Volga-Dnepr Airlines is one of the most unique cargo companies in the world. Arising in the midst of the end of the Soviet Union, the Russian company found a valuable niche to be explored with the giant Antonov An-124 freighters, the special transport.
With the availability of the military transport jet for civilian tasks, the company started to offer services in the global market with a differential of carrying up to 120 tons per flight and various types of cargo, thanks to the huge hold of the An-124.
Shortly afterwards, Volga-Dnepr entered into a partnership with the British HeavyLift and its planes began to circulate in various countries, carrying bulky and diverse items such as turbines, reactors, cranes and even trains.
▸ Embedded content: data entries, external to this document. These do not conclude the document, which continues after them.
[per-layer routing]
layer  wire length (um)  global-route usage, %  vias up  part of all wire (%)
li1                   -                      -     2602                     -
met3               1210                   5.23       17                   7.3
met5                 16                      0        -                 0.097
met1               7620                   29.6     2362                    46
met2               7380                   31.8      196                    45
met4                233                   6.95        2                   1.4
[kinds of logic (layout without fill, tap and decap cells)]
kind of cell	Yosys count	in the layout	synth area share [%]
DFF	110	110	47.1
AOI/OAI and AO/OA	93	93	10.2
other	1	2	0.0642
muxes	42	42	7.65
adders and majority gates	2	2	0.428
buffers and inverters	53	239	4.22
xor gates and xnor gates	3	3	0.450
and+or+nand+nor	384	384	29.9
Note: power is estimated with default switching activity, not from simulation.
## config.mk

```make
export PLATFORM = sky130hd
export DESIGN_NAME = layer_compositor
export DESIGN_NICKNAME = d
export VERILOG_FILES = /design/src/rtl/layer_compositor.sv
export SDC_FILE = /design/constraint.sdc
export NUM_CORES = 1
export LEC_CHECK = 0
export BUFFER_PORTS_ARGS = -buffer_cell sky130_fd_sc_hd__clkbuf_2
export CORE_ASPECT_RATIO = 1.2
export CORE_MARGIN = 3
export CORE_UTILIZATION = 51
export DETAILED_ROUTE_END_ITERATION = 12
export PLACE_DENSITY_LB_ADDON = 0.15
export SYNTH_ARGS = -nofsm -noshare
export SYNTH_HDL_FRONTEND = slang
export SYNTH_SLANG_ARGS = --single-unit
export TNS_END_PERCENT = 10
```

## constraint.sdc

```tcl
create_clock -name clk -period 5.6 [get_ports clk]
set_input_delay 0.28 -clock clk [delete_from_list [all_inputs] [get_ports clk]]
set_output_delay 0.28 -clock clk [all_outputs]
set_load 0.01 [all_outputs]
```
### config.mk
export PLATFORM = sky130hd
export DESIGN_NAME = control_state_fsm
export DESIGN_NICKNAME = d
export VERILOG_FILES = /design/src/rtl/control_state_fsm.sv
export SDC_FILE = /design/constraint.sdc
export NUM_CORES = 1
export LEC_CHECK = 0
export BUFFER_PORTS_ARGS = -buffer_cell sky130_fd_sc_hd__buf_2
export CAP_MARGIN = 40
export CORE_ASPECT_RATIO = 0.6
export CORE_MARGIN = 4
export CORE_UTILIZATION = 40
export CTS_CLUSTER_SIZE = 8
export DETAILED_ROUTE_END_ITERATION = 7
export SKIP_LAST_GASP = 1
export SLEW_MARGIN = 20
export SYNTH_ARGS = -nofsm -noshare
export SYNTH_HDL_FRONTEND = slang
export SYNTH_SLANG_ARGS = --single-unit
export TNS_END_PERCENT = 20
### constraint.sdc
create_clock -name CLK -period 3.62 [get_ports CLK]
set_input_delay 1.086 -clock CLK [delete_from_list [all_inputs] [get_ports CLK]]
set_output_delay 1.086 -clock CLK [all_outputs]
set_load 0.05 [all_outputs]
Even with the end of the partnership with the English, the Russian company remained relevant in the market and even tried to launch a passenger transport division that ended up not working.
Despite winning out of competition from Antonov Airlines, owner of the world’s largest aircraft, the An-225, Volga-Dpner was able to win major and even unthinkable contracts like the US Air Force for charter services.
The situation, however, became complicated for the Russian company when his country invaded Crimea. In 2014, the US accused her of weapons being delivered to Vietnam by her planes.
As a result, Volga-Dpner lost contracts not only with the Americans but also with NATO. Late last year, President Vladimir Putin recommended that the company stop working for the US military, closing one of its most lucrative channels.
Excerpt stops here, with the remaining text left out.